Na plataforma chinesa, é possível encontrar produções curtas que falam sobre as lesões de Ronaldo, sua recuperação e seu eventual retorno à glória. Também existem aqueles edits que versam sobre as brigas de Romário, sua predileção por mulheres e suas frases mais polêmicas.
Cada um desses temas é abordado em um único vídeo curto e, assim, é possível compartimentalizar as narrativas de cada atleta. Você só quer saber sobre as comemorações polêmicas e divertidas de Paulo Nunes? Existem edições dedicadas somente a isso. Quer ver o Adriano falando sobre sua batalha contra depressão?
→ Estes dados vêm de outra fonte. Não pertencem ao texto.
**src/rtl/imm_pkg.sv**
```systemverilog
// Shared constants, types and helpers for the int8 matmul requantize core.
// Used by imm_requant, the top level and the checker; depends on nothing.
package imm_pkg;

  localparam int NUM_CHANNELS = 2;
  localparam int REDUCE_LEN   = 768;

  localparam int CH_W      = (NUM_CHANNELS > 1) ? $clog2(NUM_CHANNELS) : 1;
  localparam int WT_DEPTH  = NUM_CHANNELS * REDUCE_LEN;
  localparam int WA_W      = (WT_DEPTH > 1) ? $clog2(WT_DEPTH) : 1;

  localparam int CHAN_W    = 4;
  localparam int POS_W     = 10;
  localparam int DATA_W    = 8;
  localparam int SCALE_W   = 32;
  localparam int ACC_W     = 26;
  localparam int MAG_W     = 25;
  localparam int FRAC_BITS = 24;
  localparam int SPLIT_W   = 16;
  localparam int PART_W    = MAG_W + SPLIT_W;
  localparam int PROD_W    = MAG_W + SCALE_W;
  localparam int Q_W       = PROD_W - FRAC_BITS + 1;

  localparam logic [1:0] MODE_WEIGHT = 2'd0;
  localparam logic [1:0] MODE_SCALE  = 2'd1;
  localparam logic [1:0] MODE_ACT    = 2'd2;

  localparam logic [DATA_W-1:0] INT8_MAX = 8'h7f;
  localparam logic [DATA_W-1:0] INT8_MIN = 8'h80;

  typedef struct packed {
    logic                    valid;
    logic signed [ACC_W-1:0] acc;
    logic [SCALE_W-1:0]      scale;
    logic [CHAN_W-1:0]       chan;
    logic                    last;
  } rq_req_t;

  typedef struct packed {
    logic              done;
    logic [DATA_W-1:0] result;
    logic [CHAN_W-1:0] chan;
    logic              sat;
    logic              last;
  } rq_res_t;

  function automatic logic [WA_W-1:0] wt_addr(input logic [CHAN_W-1:0] ch,
                                              input logic [POS_W-1:0] pos);
    logic [CHAN_W+POS_W:0] a;
    a = (CHAN_W+POS_W+1)'(ch) * (CHAN_W+POS_W+1)'(REDUCE_LEN)
        + (CHAN_W+POS_W+1)'(pos);
    return a[WA_W-1:0];
  endfunction

endpackage

```
**src/rtl/imm_requant.sv**
```systemverilog
// Multi-cycle requantize unit: |acc| times Q8.24 scale in two 16-bit halves,
// round to nearest even, saturate to int8. Depends on imm_pkg.
module imm_requant
  import imm_pkg::*;
(
  input  logic    clk_i,
  input  logic    rst_ni,
  input  rq_req_t req_i,
  output rq_res_t res_o
);

  localparam logic [FRAC_BITS-1:0] HALF = {1'b1, {(FRAC_BITS-1){1'b0}}};

  logic [4:0]            v_q, v_d;
  logic                  neg_q;
  logic [MAG_W-1:0]      mag_q;
  logic [SCALE_W-1:0]    scale_q;
  logic [CHAN_W-1:0]     chan_q;
  logic                  last_q;
  logic [PART_W-1:0]     plo_q, phi_q;
  logic [PROD_W-1:0]     prod_q;
  logic [DATA_W-1:0]     res_q;
  logic                  sat_q;

  logic [ACC_W-1:0]      acc_u;
  logic [ACC_W-1:0]      abs_w;
  logic [Q_W-2:0]        q_w;
  logic [FRAC_BITS-1:0]  rem_w;
  logic                  up_w;
  logic [Q_W-1:0]        qr_w;
  logic                  sat_w;
  logic [DATA_W-1:0]     res_w;

  assign v_d   = {v_q[3:0], req_i.valid};
  assign acc_u = req_i.acc;
  assign abs_w = acc_u[ACC_W-1] ? (~acc_u + 1'b1) : acc_u;

  always_comb begin
    q_w   = prod_q[PROD_W-1:FRAC_BITS];
    rem_w = prod_q[FRAC_BITS-1:0];
    up_w  = (rem_w > HALF) || ((rem_w == HALF) && q_w[0]);
    qr_w  = Q_W'(q_w) + Q_W'(up_w);
    if (neg_q) begin
      sat_w = qr_w > Q_W'(128);
      res_w = sat_w ? INT8_MIN : (~qr_w[DATA_W-1:0] + 1'b1);
    end else begin
      sat_w = qr_w > Q_W'(127);
      res_w = sat_w ? INT8_MAX : qr_w[DATA_W-1:0];
    end
  end

  always_ff @(posedge clk_i or negedge rst_ni) begin
    if (!rst_ni) begin
      v_q <= '0;
    end else begin
      v_q <= v_d;
    end
  end

  always_ff @(posedge clk_i) begin
    if (req_i.valid) begin
      neg_q   <= acc_u[ACC_W-1];
      mag_q   <= abs_w[MAG_W-1:0];
      scale_q <= req_i.scale;
      chan_q  <= req_i.chan;
      last_q  <= req_i.last;
    end
    if (v_q[0]) begin
      plo_q <= PART_W'(mag_q) * PART_W'(scale_q[SPLIT_W-1:0]);
    end
    if (v_q[1]) begin
      phi_q <= PART_W'(mag_q) * PART_W'(scale_q[SCALE_W-1:SPLIT_W]);
    end
    if (v_q[2]) begin
      prod_q <= {phi_q, {SPLIT_W{1'b0}}} + PROD_W'(plo_q);
    end
    if (v_q[3]) begin
      res_q <= res_w;
      sat_q <= sat_w;
    end
  end

  assign res_o.done   = v_q[4];
  assign res_o.result = res_q;
  assign res_o.chan   = chan_q;
  assign res_o.sat    = sat_q;
  assign res_o.last   = last_q;

endmodule

```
É possível achar uma leva de vídeos sobre o tema.
“Nem sempre a história de um jogador acontece dentro de campo”, afirma o Diretor de Criação Don. “Os feitos extracampo, muitas vezes, são mais interessantes. Especialmente quando você não viu aquele jogador atuar.” Para ele, é comum que um torcedor idolatre um atleta por sua história de vida, por sua filosofia ou por sua postura. “Mais do que feitos, nós nos identificamos com pessoas e com histórias reais”.
Don também vê como positivo o fato de que tais narrativas se mantém vivas. “A garotada está falando sobre esses caras, estão apresentando esses craques para uma geração que não conheceria eles de outra forma”. “Hoje, jovens de 19 anos conhecem muito mais a história de Johan Cruyff do que a minha geração”, afirma Don. “Essas histórias estão sendo preservadas.”